Deasy also took part in the Tooreen ambush.

==Civil War==
Deasy opposed the Anglo-Irish Treaty. In the months that followed, he tried to persuade Colins to renegotiate aspects of the treaty, especially to remove an oath to the British king from the constitution of the new Irish Free State. When fighting broke out in Dublin in June 1922, between pro and anti-Treaty forces, Deasy sided with the Anti-Treaty IRA in the ensuing Irish Civil War. However, he was reluctant to fight his former comrades and voiced the opinion that the fighting should have ended with the Free State seizure of the Four Courts.

In late July, Deasy commanded 1,500 anti-treaty fighters who held a line around Kilmallock south of Limerick city against about 2,000 Free State troops under Eoin O'Duffy. Deasy's men were the most experienced IRA fighters of the 1919-21 war and held their position until 8 August, when they were outflanked by seaborne landings on the southern coast. Deasy's men then dispersed. He went on the run in the south-east of the country.

In August 1922, Deasy was in command of a band of republican guerrillas in West Cork, when they heard that Collins was in the area. Deasy had his men prepare an ambush for Collins' convoy at Béal na Bláth, should it return by the same route it had taken earlier.

Deasy and most of his men did not take part in the ambush as they had retired to a nearby pub, assuming that they had missed Collins. However, Collins arrived as the last of Deasy's men were clearing the mine and barricade that had been erected on the road at Béal na Bláth. Collins was killed in the ensuing firefight. Deasy later wrote in his memoirs that he profoundly regretted the death of his former commander.

==Capture and surrender==
In January 1923, by which time he had become Deputy Chief of Staff of the IRA, Deasy was captured by Free State forces near Clonmel and sentenced to death. Deasy was aware that the newly formed government planned on wholesale executions and knew that the IRA would retaliate with reprisals. Deasy had decided that it was now time to end the war. He signed a document (written by his captors) ordering the men under his command to surrender themselves and their arms to the government. He was spared execution, see: Executions -Irish Civil War. On the day that his order was published Free State authorities demanded that the prisoners in a jail in Limerick sign a statement agreeing to unconditional surrender, threatening wholescale executions to those who refused. Some Republicans denounced him as a traitor and a coward for this action, but Deasy argued in his book, Brother against Brother that he was opposed to continuing the civil war anyway and would have called on republicans to surrender whether or not he had been captured.

==Later life==
Deasy took no further part in politics following the end of the civil war. In 1924, he set up a business making weatherproof textiles.On 24 November 1927, Deasy married Margaret Mary O'Donoghue; the two would have three daughters together.
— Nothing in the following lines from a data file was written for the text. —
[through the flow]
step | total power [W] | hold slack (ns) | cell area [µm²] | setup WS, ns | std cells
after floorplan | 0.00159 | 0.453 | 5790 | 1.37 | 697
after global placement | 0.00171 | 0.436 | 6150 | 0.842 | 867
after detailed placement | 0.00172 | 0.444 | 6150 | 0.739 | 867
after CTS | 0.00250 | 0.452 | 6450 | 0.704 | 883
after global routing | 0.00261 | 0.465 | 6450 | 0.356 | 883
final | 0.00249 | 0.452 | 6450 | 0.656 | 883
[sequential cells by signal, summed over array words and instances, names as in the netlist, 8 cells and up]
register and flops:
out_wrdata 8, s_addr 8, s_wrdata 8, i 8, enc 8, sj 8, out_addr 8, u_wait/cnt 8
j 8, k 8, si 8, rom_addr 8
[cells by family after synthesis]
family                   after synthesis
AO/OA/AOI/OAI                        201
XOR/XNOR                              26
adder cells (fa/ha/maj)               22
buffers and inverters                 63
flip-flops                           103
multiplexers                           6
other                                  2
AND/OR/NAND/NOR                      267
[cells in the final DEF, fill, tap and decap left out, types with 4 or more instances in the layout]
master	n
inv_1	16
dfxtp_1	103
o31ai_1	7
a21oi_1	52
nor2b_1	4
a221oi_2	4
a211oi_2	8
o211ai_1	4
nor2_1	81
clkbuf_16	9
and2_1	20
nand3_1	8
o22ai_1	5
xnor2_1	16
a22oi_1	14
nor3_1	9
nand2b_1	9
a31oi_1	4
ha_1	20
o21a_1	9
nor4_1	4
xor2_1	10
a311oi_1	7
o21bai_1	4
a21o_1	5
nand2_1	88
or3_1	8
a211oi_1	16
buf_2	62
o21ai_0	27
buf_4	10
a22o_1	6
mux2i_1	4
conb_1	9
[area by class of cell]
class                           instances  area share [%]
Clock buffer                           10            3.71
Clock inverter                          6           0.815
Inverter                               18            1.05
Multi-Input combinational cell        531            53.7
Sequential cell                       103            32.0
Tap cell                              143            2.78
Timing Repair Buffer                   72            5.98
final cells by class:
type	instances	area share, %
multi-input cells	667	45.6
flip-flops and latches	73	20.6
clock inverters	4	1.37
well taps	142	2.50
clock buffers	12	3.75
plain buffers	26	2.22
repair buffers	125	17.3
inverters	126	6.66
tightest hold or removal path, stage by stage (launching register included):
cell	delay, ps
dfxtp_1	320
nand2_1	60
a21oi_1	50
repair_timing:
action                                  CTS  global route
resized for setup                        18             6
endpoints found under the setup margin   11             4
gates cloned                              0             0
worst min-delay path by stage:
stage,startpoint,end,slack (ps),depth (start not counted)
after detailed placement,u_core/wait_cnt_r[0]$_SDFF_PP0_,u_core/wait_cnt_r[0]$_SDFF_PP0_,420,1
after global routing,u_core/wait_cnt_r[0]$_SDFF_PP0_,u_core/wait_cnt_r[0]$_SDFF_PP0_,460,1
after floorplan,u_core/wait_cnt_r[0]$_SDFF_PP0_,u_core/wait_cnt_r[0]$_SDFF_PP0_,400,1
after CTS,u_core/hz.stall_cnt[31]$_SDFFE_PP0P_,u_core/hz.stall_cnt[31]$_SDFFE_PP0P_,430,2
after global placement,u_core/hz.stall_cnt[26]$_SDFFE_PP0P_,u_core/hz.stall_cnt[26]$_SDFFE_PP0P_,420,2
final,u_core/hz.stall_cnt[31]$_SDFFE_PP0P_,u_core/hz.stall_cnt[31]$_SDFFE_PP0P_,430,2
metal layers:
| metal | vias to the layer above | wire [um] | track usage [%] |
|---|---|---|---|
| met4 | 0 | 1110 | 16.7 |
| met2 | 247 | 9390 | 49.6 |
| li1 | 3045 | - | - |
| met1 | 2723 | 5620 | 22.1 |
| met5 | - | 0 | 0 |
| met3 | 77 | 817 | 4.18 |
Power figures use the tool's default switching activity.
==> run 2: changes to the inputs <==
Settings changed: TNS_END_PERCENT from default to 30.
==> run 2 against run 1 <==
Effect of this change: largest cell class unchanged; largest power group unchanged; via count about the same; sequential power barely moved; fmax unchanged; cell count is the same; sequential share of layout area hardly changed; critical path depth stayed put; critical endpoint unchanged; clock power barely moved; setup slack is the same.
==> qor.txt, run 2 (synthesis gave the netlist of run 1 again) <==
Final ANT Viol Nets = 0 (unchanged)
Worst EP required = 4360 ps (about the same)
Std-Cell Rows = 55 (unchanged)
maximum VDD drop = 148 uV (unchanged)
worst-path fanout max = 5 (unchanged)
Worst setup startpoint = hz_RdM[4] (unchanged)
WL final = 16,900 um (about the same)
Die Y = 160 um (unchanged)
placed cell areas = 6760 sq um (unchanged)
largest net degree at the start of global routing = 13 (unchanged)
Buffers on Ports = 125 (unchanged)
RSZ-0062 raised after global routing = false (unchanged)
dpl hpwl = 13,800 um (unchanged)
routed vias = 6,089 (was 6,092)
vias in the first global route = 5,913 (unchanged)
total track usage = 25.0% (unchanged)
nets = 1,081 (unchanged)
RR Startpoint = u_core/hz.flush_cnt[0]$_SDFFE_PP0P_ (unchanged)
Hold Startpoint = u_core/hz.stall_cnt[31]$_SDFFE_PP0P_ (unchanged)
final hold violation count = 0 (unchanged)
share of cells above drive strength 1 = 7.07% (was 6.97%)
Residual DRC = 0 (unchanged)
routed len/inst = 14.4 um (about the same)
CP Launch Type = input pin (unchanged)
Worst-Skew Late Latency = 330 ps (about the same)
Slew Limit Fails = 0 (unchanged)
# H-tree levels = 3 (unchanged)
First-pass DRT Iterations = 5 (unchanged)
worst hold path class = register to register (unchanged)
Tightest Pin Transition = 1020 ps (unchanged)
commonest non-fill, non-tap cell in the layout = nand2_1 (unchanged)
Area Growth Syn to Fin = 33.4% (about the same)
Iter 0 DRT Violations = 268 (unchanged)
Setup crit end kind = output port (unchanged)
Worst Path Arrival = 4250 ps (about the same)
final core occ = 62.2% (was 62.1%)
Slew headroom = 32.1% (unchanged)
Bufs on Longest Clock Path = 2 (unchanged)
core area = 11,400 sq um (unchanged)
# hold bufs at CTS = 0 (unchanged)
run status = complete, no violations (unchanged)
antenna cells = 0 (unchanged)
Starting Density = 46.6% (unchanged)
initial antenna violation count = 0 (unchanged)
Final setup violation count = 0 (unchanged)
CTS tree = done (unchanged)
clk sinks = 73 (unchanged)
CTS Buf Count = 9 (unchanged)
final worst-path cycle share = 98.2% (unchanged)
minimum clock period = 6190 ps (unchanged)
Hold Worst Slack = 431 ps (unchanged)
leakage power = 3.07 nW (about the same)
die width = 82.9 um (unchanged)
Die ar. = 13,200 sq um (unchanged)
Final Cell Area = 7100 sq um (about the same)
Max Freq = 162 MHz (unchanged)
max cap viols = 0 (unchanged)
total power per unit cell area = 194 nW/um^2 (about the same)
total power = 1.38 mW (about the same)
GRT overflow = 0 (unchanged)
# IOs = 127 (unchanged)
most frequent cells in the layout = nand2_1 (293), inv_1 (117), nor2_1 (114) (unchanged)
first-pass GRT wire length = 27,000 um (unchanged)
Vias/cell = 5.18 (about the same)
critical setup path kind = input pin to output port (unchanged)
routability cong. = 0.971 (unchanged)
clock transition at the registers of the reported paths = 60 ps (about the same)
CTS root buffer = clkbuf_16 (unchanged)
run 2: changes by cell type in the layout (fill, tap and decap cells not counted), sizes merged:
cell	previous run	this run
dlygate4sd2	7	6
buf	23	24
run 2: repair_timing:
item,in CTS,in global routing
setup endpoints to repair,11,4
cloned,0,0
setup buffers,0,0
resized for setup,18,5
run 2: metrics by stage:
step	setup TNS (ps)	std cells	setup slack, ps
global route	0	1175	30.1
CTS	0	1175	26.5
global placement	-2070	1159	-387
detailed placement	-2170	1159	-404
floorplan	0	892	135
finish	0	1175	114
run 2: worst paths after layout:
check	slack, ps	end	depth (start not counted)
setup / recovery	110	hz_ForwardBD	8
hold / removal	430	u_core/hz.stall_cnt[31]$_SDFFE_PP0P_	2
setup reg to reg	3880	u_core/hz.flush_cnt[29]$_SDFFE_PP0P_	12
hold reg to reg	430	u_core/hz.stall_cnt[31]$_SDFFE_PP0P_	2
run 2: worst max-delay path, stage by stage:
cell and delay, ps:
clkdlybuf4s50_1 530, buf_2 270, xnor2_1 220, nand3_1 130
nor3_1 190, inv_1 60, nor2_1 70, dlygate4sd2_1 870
During The Emergency, Deasy served in the Irish Army from 1940 to 1945, reaching the rank of commandant. Deasy later wrote two memoirs about his experiences during the revolutionary period: Toward Ireland Free and Brother against Brother, the latter being published after his death.

Deasy died at St. Anne's Hospital in Dublin on 20 August 1974.

==Sources==
- Liam Deasy: Brother against Brother. Cork: Mercier Press, 1982; reissued 1998.
- Edward Purdon: The Irish Civil War 1922-1923. Cork: Mercier Press, 2000.
- Ernie O'Malley: The Men Will Talk to Me, West Cork Interviews, Cork: Mercier Press, 2015.